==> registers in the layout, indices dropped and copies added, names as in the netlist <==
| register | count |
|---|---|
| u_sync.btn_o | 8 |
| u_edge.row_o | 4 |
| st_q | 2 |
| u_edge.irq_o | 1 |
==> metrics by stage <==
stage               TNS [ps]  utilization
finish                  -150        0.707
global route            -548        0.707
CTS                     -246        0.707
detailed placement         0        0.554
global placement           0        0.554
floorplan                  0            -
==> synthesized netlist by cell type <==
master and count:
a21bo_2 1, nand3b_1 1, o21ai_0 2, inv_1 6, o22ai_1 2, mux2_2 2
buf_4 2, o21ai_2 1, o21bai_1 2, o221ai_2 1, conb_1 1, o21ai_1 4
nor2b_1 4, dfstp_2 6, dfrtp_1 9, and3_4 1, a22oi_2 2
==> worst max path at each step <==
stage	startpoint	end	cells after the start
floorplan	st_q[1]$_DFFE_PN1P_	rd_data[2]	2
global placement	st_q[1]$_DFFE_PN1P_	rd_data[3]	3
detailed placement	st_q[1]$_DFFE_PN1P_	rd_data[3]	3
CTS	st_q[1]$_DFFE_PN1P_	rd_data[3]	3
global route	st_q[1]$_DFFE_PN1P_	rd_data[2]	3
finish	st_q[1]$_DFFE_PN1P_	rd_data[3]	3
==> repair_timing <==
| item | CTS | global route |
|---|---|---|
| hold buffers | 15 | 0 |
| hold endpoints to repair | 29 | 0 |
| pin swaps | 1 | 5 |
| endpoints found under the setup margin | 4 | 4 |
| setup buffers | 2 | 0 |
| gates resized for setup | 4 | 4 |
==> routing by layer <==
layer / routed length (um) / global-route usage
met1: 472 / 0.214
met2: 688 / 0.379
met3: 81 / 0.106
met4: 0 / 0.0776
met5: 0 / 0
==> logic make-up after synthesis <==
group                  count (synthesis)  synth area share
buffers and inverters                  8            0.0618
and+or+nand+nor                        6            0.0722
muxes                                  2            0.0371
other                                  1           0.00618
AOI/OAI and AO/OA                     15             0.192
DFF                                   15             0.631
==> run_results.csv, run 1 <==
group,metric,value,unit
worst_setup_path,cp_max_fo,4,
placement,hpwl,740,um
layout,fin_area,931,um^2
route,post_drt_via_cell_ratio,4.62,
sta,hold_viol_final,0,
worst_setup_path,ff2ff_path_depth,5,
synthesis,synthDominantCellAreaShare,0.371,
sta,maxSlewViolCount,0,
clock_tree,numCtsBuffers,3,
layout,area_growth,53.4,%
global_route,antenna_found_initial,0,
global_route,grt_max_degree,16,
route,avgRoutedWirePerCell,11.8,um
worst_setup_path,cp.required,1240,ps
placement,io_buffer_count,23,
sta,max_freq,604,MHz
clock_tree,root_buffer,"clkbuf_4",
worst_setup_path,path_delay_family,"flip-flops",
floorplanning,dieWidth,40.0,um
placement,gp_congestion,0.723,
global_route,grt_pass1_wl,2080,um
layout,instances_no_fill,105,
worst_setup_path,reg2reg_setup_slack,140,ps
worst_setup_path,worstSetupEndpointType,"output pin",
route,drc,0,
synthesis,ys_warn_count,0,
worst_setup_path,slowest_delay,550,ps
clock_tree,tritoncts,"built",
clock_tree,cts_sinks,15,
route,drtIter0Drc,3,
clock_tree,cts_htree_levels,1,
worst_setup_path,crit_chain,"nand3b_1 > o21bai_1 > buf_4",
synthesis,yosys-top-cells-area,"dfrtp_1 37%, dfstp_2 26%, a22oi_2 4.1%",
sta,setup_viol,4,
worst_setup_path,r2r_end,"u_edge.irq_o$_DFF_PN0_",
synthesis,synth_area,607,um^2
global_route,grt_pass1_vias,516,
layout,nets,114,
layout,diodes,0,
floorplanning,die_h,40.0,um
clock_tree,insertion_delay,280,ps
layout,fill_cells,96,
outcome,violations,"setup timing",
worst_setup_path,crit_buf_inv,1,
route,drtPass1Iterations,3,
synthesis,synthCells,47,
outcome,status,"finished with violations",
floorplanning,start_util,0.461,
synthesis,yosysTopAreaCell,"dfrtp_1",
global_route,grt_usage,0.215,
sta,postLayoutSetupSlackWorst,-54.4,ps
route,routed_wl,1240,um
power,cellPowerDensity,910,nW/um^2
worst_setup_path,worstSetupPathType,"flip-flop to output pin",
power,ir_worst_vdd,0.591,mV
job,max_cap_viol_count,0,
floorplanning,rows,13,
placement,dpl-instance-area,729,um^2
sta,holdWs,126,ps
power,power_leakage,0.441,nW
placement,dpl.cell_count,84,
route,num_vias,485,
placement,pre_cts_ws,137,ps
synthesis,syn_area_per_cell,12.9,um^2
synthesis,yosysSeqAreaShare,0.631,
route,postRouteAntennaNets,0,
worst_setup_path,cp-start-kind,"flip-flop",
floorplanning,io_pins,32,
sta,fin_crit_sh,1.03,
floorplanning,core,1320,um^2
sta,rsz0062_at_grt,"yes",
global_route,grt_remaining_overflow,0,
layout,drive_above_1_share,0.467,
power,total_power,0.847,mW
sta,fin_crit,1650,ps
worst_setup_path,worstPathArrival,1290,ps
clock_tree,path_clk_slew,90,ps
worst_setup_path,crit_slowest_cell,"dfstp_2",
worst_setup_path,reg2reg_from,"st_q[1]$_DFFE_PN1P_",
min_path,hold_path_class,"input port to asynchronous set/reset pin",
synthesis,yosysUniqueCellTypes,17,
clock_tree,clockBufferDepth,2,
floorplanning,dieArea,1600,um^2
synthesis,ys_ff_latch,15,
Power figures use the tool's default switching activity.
****************************************
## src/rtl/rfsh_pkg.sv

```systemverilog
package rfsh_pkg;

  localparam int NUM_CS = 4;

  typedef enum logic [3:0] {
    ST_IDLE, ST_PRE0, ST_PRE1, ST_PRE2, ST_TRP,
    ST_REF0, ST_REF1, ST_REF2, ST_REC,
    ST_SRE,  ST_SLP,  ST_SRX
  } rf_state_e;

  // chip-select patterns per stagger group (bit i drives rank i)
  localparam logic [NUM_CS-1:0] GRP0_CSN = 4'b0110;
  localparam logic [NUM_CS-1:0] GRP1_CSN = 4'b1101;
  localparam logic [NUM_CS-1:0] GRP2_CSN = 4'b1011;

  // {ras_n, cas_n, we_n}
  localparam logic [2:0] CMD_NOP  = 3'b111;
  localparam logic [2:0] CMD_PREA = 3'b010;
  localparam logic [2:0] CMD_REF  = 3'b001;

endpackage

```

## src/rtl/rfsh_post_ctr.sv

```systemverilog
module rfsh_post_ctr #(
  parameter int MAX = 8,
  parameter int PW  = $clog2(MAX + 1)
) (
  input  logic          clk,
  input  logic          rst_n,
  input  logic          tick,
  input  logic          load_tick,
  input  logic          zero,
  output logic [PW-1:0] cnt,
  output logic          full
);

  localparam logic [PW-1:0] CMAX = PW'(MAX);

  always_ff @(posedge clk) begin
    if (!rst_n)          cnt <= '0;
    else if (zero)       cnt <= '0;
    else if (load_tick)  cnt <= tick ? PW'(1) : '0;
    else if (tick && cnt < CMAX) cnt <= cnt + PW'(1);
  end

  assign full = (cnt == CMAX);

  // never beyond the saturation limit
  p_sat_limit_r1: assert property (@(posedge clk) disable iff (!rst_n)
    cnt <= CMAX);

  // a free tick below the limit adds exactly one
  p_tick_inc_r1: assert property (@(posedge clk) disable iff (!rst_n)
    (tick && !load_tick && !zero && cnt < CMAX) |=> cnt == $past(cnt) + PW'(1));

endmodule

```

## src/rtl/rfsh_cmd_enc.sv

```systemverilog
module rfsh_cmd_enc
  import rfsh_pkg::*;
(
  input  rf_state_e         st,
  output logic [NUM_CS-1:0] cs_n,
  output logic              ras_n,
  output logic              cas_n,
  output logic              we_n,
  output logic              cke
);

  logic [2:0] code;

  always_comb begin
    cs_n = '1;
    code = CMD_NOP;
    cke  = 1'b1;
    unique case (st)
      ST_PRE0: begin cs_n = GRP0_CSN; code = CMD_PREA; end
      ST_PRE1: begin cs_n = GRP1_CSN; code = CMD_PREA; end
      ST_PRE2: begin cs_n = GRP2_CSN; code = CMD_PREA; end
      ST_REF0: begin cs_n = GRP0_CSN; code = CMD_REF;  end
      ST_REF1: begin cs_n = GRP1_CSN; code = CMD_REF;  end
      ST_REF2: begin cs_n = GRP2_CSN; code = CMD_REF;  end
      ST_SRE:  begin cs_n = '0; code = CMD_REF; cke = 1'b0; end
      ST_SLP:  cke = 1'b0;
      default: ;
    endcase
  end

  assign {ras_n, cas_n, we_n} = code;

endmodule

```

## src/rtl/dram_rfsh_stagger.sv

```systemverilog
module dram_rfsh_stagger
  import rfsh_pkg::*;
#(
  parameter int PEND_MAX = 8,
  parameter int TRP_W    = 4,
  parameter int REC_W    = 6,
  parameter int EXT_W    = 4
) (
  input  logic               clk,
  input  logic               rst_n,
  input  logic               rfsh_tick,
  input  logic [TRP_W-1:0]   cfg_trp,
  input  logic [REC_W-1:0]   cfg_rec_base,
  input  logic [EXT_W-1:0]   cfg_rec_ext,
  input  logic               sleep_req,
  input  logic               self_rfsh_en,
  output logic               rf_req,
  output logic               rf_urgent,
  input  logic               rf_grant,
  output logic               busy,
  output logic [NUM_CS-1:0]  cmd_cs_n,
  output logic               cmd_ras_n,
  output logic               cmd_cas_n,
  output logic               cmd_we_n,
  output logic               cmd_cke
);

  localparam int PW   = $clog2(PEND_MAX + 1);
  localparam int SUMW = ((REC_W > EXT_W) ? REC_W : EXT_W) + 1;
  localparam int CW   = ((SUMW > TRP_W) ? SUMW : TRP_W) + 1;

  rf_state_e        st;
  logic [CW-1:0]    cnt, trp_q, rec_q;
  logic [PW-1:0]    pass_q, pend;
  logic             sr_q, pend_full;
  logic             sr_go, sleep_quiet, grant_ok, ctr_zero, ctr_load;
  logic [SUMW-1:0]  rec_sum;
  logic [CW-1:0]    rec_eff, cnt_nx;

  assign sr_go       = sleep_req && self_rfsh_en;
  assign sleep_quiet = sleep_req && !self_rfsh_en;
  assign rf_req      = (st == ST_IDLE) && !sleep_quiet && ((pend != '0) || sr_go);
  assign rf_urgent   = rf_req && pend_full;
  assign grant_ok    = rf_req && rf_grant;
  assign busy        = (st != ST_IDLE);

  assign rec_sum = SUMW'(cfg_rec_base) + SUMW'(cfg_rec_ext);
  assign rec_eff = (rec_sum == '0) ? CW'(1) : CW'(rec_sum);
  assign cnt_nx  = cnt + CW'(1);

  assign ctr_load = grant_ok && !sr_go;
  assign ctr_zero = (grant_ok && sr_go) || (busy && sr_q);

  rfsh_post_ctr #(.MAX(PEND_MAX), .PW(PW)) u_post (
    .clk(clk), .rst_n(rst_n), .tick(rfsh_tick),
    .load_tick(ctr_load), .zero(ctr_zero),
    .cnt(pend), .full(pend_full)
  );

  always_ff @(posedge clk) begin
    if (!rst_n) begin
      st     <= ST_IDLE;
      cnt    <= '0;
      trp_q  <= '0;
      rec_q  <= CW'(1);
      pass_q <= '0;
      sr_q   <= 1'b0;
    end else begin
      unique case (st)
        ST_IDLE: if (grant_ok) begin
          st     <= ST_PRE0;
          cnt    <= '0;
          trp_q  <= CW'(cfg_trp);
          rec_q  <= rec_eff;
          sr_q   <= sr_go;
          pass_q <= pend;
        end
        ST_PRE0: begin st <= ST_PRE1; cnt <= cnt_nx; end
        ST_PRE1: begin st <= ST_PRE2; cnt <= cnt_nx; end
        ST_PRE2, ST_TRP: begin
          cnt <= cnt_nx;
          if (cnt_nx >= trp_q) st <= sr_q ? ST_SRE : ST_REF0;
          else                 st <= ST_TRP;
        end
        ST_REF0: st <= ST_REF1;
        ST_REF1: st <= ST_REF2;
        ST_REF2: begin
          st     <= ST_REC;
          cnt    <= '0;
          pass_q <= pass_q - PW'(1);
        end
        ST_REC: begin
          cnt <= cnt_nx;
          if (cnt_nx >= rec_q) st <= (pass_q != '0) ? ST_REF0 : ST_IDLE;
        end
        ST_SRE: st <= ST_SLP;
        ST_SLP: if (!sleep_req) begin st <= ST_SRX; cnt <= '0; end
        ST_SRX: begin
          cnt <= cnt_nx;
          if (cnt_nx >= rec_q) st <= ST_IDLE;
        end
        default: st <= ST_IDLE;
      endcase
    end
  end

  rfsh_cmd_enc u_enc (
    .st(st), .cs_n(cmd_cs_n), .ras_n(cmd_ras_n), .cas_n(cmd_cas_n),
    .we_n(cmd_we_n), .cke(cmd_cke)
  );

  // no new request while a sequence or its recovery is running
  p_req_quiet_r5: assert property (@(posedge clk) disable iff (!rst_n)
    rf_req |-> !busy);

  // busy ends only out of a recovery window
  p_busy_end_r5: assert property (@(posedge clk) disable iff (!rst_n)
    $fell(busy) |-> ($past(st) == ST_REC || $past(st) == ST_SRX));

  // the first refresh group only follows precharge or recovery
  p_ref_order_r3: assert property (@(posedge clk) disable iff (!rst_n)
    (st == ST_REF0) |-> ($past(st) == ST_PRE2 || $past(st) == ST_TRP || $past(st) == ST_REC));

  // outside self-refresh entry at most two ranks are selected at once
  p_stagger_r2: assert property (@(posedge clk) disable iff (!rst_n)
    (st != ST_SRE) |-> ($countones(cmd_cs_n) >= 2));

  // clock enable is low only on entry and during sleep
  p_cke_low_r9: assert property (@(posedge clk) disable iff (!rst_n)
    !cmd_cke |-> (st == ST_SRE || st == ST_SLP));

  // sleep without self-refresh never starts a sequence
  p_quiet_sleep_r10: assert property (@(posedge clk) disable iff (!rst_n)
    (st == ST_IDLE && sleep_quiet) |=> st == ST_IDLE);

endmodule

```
****************************************
In the listing above, start at the line with "sta,max_freq,604,MHz", go on through the line with "power,cellPowerDensity,910,nW/um^2", and copy each of those lines exactly; leave out all the rest.

sta,max_freq,604,MHz
clock_tree,root_buffer,"clkbuf_4",
worst_setup_path,path_delay_family,"flip-flops",
floorplanning,dieWidth,40.0,um
placement,gp_congestion,0.723,
global_route,grt_pass1_wl,2080,um
layout,instances_no_fill,105,
worst_setup_path,reg2reg_setup_slack,140,ps
worst_setup_path,worstSetupEndpointType,"output pin",
route,drc,0,
synthesis,ys_warn_count,0,
worst_setup_path,slowest_delay,550,ps
clock_tree,tritoncts,"built",
clock_tree,cts_sinks,15,
route,drtIter0Drc,3,
clock_tree,cts_htree_levels,1,
worst_setup_path,crit_chain,"nand3b_1 > o21bai_1 > buf_4",
synthesis,yosys-top-cells-area,"dfrtp_1 37%, dfstp_2 26%, a22oi_2 4.1%",
sta,setup_viol,4,
worst_setup_path,r2r_end,"u_edge.irq_o$_DFF_PN0_",
synthesis,synth_area,607,um^2
global_route,grt_pass1_vias,516,
layout,nets,114,
layout,diodes,0,
floorplanning,die_h,40.0,um
clock_tree,insertion_delay,280,ps
layout,fill_cells,96,
outcome,violations,"setup timing",
worst_setup_path,crit_buf_inv,1,
route,drtPass1Iterations,3,
synthesis,synthCells,47,
outcome,status,"finished with violations",
floorplanning,start_util,0.461,
synthesis,yosysTopAreaCell,"dfrtp_1",
global_route,grt_usage,0.215,
sta,postLayoutSetupSlackWorst,-54.4,ps
route,routed_wl,1240,um
power,cellPowerDensity,910,nW/um^2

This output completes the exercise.